Participant observation / moving house

[12 December 2008]

Some ill defined thoughts are occupying my musings.

Some time ago, no rx my colleague Liam Quin decided to include advertising on his site http://www.fromoldbooks.org/, which makes available high-quality scans of public-domain images he finds in … well, in old books. When we have discussed it, he has occasionally observed that one of his goals in doing so is to understand Web technology and Web usage from a slightly different vantage point. I understand him to mean that it is one thing to have a deep factual knowledge about the specifications which undergird and constitute the web, but a different thing to experience them in the process of running a web site.
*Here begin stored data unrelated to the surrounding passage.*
[config.mk]
export PLATFORM = sky130hd
export DESIGN_NAME = i2c_regport
export DESIGN_NICKNAME = d
export VERILOG_FILES = /design/src/rtl/i2cr_pkg.sv /design/src/rtl/i2cr_glitch.sv /design/src/rtl/i2cr_cond.sv /design/src/rtl/i2cr_engine.sv /design/src/rtl/i2c_regport.sv
export SDC_FILE = /design/constraint.sdc
export NUM_CORES = 1
export LEC_CHECK = 0
export CAP_MARGIN = 20
export CELL_PAD_IN_SITES_DETAIL_PLACEMENT = 1
export CELL_PAD_IN_SITES_GLOBAL_PLACEMENT = 2
export CORE_MARGIN = 8
export CORE_UTILIZATION = 40
export DETAILED_ROUTE_END_ITERATION = 10
export PLACE_DENSITY = 0.95
export SETUP_SLACK_MARGIN = 0.15
export SYNTH_ARGS = -nofsm -noshare
export SYNTH_HDL_FRONTEND = slang
export SYNTH_SLANG_ARGS = --single-unit
export TNS_END_PERCENT = 20
[constraint.sdc]
create_clock -name clk -period 5 [get_ports clk]
set_input_delay 1 -clock clk [delete_from_list [all_inputs] [get_ports clk]]
set_output_delay 1 -clock clk [all_outputs]
set_load 0.01 [all_outputs]
[src/rtl/i2cr_pkg.sv]
package i2cr_pkg;
  localparam int BYTE_W = 8;
  localparam logic [4:0] ID_PREFIX = 5'b10100;

  typedef enum logic [2:0] {
    ST_IDLE,
    ST_ID,
    ST_ADDR,
    ST_WDAT,
    ST_RDAT,
    ST_HOLD
  } st_e;
endpackage

[src/rtl/i2cr_glitch.sv]
// Two-flop synchronizer followed by a hold counter: the clean output
// follows the input only after FILT_CYC consecutive cycles of difference.
module i2cr_glitch #(
  parameter int FILT_CYC = 13
) (
  input  logic clk,
  input  logic rst_n,
  input  logic raw,
  output logic clean
);
  localparam int CW = $clog2(FILT_CYC + 1);

  logic [1:0]    sync_q;
  logic [CW-1:0] cnt_q, cnt_nx;
  logic          clean_nx;

  always_comb begin
    cnt_nx   = cnt_q;
    clean_nx = clean;
    if (sync_q[1] == clean) begin
      cnt_nx = '0;
    end else if (cnt_q == CW'(FILT_CYC - 1)) begin
      cnt_nx   = '0;
      clean_nx = sync_q[1];
    end else begin
      cnt_nx = cnt_q + 1'b1;
    end
  end

  always_ff @(posedge clk or negedge rst_n) begin
    if (!rst_n) begin
      sync_q <= 2'b11;
      cnt_q  <= '0;
      clean  <= 1'b1;
    end else begin
      sync_q <= {sync_q[0], raw};
      cnt_q  <= cnt_nx;
      clean  <= clean_nx;
    end
  end
endmodule

[src/rtl/i2cr_cond.sv]
// Bus condition detector on the filtered lines.
module i2cr_cond (
  input  logic clk,
  input  logic rst_n,
  input  logic scl,
  input  logic sda,
  output logic start,
  output logic stop,
  output logic rise,
  output logic fall
);
  logic scl_q, sda_q;

  always_ff @(posedge clk or negedge rst_n) begin
    if (!rst_n) begin
      scl_q <= 1'b1;
      sda_q <= 1'b1;
    end else begin
      scl_q <= scl;
      sda_q <= sda;
    end
  end

  assign start = scl & scl_q & sda_q & ~sda;
  assign stop  = scl & scl_q & ~sda_q & sda;
  assign rise  = scl & ~scl_q;
  assign fall  = ~scl & scl_q;
endmodule

[src/rtl/i2cr_engine.sv]
// Byte/bit sequencer: identification, address, write data, read stream.
module i2cr_engine
  import i2cr_pkg::*;
#(
  parameter logic [BYTE_W-1:0] WRAP_ADDR = 8'h0F
) (
  input  logic              clk,
  input  logic              rst_n,
  input  logic              start,
  input  logic              stop,
  input  logic              rise,
  input  logic              fall,
  input  logic              sda,
  input  logic [1:0]        strap,
  input  logic              busy,
  input  logic [BYTE_W-1:0] rd_data,
  output logic              sda_pull,
  output logic [BYTE_W-1:0] ptr,
  output logic [BYTE_W-1:0] wdat,
  output logic              wen,
  output logic              rd_act
);
  st_e               st_q, st_nx, go_q, go_nx;
  logic [3:0]        bitc_q, bitc_nx;
  logic              ackph_q, ackph_nx;
  logic              mack_q, mack_nx;
  logic [BYTE_W-1:0] shr_q, shr_nx, txs_q, txs_nx;
  logic [BYTE_W-1:0] ptr_nx, wdat_nx, ptr_step;
  logic              pull_nx, wen_nx, id_ok;

  assign id_ok    = (shr_q[7:1] == {ID_PREFIX, strap});
  assign ptr_step = (ptr == WRAP_ADDR) ? '0 : ptr + 1'b1;
  assign rd_act   = (st_q == ST_RDAT);

  always_comb begin
    st_nx    = st_q;
    go_nx    = go_q;
    bitc_nx  = bitc_q;
    ackph_nx = ackph_q;
    mack_nx  = mack_q;
    shr_nx   = shr_q;
    txs_nx   = txs_q;
    ptr_nx   = ptr;
    wdat_nx  = wdat;
    pull_nx  = sda_pull;
    wen_nx   = 1'b0;
    if (stop || start) begin
      st_nx    = stop ? ST_IDLE : ST_ID;
      bitc_nx  = '0;
      ackph_nx = 1'b0;
      pull_nx  = 1'b0;
    end else begin
      case (st_q)
        ST_ID, ST_ADDR, ST_WDAT: begin
          if (rise && !ackph_q && bitc_q != 4'd8) begin
            shr_nx  = {shr_q[6:0], sda};
            bitc_nx = bitc_q + 1'b1;
          end
          if (fall && ackph_q) begin
            ackph_nx = 1'b0;
            bitc_nx  = '0;
            pull_nx  = 1'b0;
            st_nx    = go_q;
            if (go_q == ST_RDAT) begin
              txs_nx  = rd_data;
              pull_nx = ~rd_data[7];
            end
          end else if (fall && bitc_q == 4'd8) begin
            if (st_q == ST_ID) begin
              if (id_ok) begin
                ackph_nx = 1'b1;
                pull_nx  = 1'b1;
                go_nx    = shr_q[0] ? ST_RDAT : ST_ADDR;
              end else begin
                st_nx = ST_HOLD;
              end
            end else if (st_q == ST_ADDR) begin
              ackph_nx = 1'b1;
              pull_nx  = 1'b1;
              ptr_nx   = shr_q;
              go_nx    = ST_WDAT;
            end else if (!busy) begin
              ackph_nx = 1'b1;
              pull_nx  = 1'b1;
              wen_nx   = 1'b1;
              wdat_nx  = shr_q;
              go_nx    = ST_HOLD;
            end else begin
              st_nx = ST_HOLD;
            end
          end
        end
        ST_RDAT: begin
          if (rise) begin
            if (ackph_q) mack_nx = sda;
            else         bitc_nx = bitc_q + 1'b1;
          end
          if (fall) begin
            if (ackph_q) begin
              ackph_nx = 1'b0;
              if (!mack_q) begin
                txs_nx  = rd_data;
                pull_nx = ~rd_data[7];
                bitc_nx = '0;
              end else begin
                st_nx   = ST_HOLD;
                pull_nx = 1'b0;
              end
            end else if (bitc_q == 4'd8) begin
              pull_nx  = 1'b0;
              ackph_nx = 1'b1;
              ptr_nx   = ptr_step;
            end else begin
              txs_nx  = {txs_q[6:0], 1'b0};
              pull_nx = ~txs_q[6];
            end
          end
        end
        default: ;
      endcase
    end
  end

  always_ff @(posedge clk or negedge rst_n) begin
    if (!rst_n) begin
      st_q     <= ST_IDLE;
      go_q     <= ST_IDLE;
      bitc_q   <= '0;
      ackph_q  <= 1'b0;
      mack_q   <= 1'b1;
      shr_q    <= '0;
      txs_q    <= '0;
      ptr      <= '0;
      wdat     <= '0;
      sda_pull <= 1'b0;
      wen      <= 1'b0;
    end else begin
      st_q     <= st_nx;
      go_q     <= go_nx;
      bitc_q   <= bitc_nx;
      ackph_q  <= ackph_nx;
      mack_q   <= mack_nx;
      shr_q    <= shr_nx;
      txs_q    <= txs_nx;
      ptr      <= ptr_nx;
      wdat     <= wdat_nx;
      sda_pull <= pull_nx;
      wen      <= wen_nx;
    end
  end
endmodule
By accepting ads, and experimenting with different advertising programs, and watching his search engine rankings, Liam says, he has learned a good deal.

In a way, it sounds a bit like what one reads about participant observers in introductory anthropology courses. Some kinds of knowledge are more accessible from the inside than from the outside.

A second observation has concerned me for some time. The Semantic Web proposes to use URIs to denote things we want to talk about, and this has the nice side effect that proposals to mint a new term for something are safe from name collisions while still not needing to go through any central registration authority. All of my colleagues at W3C, from Tim Berners-Lee on down, recommend the use of HTTP URIs for such purposes. But new HTTP URIs can be minted, in practice, only by people who own domain names, or who have arrangements with people who own domain names. (It’s a bit like freedom of the press, which guarantees the right of uncensored publication to those who own a press. Fortunately, the Web makes owning a virtual press fairly simple, but it does tend to involve, again, owning a domain name.)

These lines of thought, together with some other considerations that need not concern us here at the moment, have led me to think it’s really high time I moved into the domain-owning classes.

So: We’re moving, or rather, we’ve moved. Messages in a Bottle is now hosted at http://cmsmcq.com/mib instead of the old address on people.w3.org.

I believe all existing references to posts and comments in the old location should be successfully redirected to the same posts and the same comments in the new location; this was a bit harder than it really ought to have been (details in a later post). If any reader finds exceptions or failures, please let me know at the email address whose username is “mib” and whose host name is “cmsmcq.com”.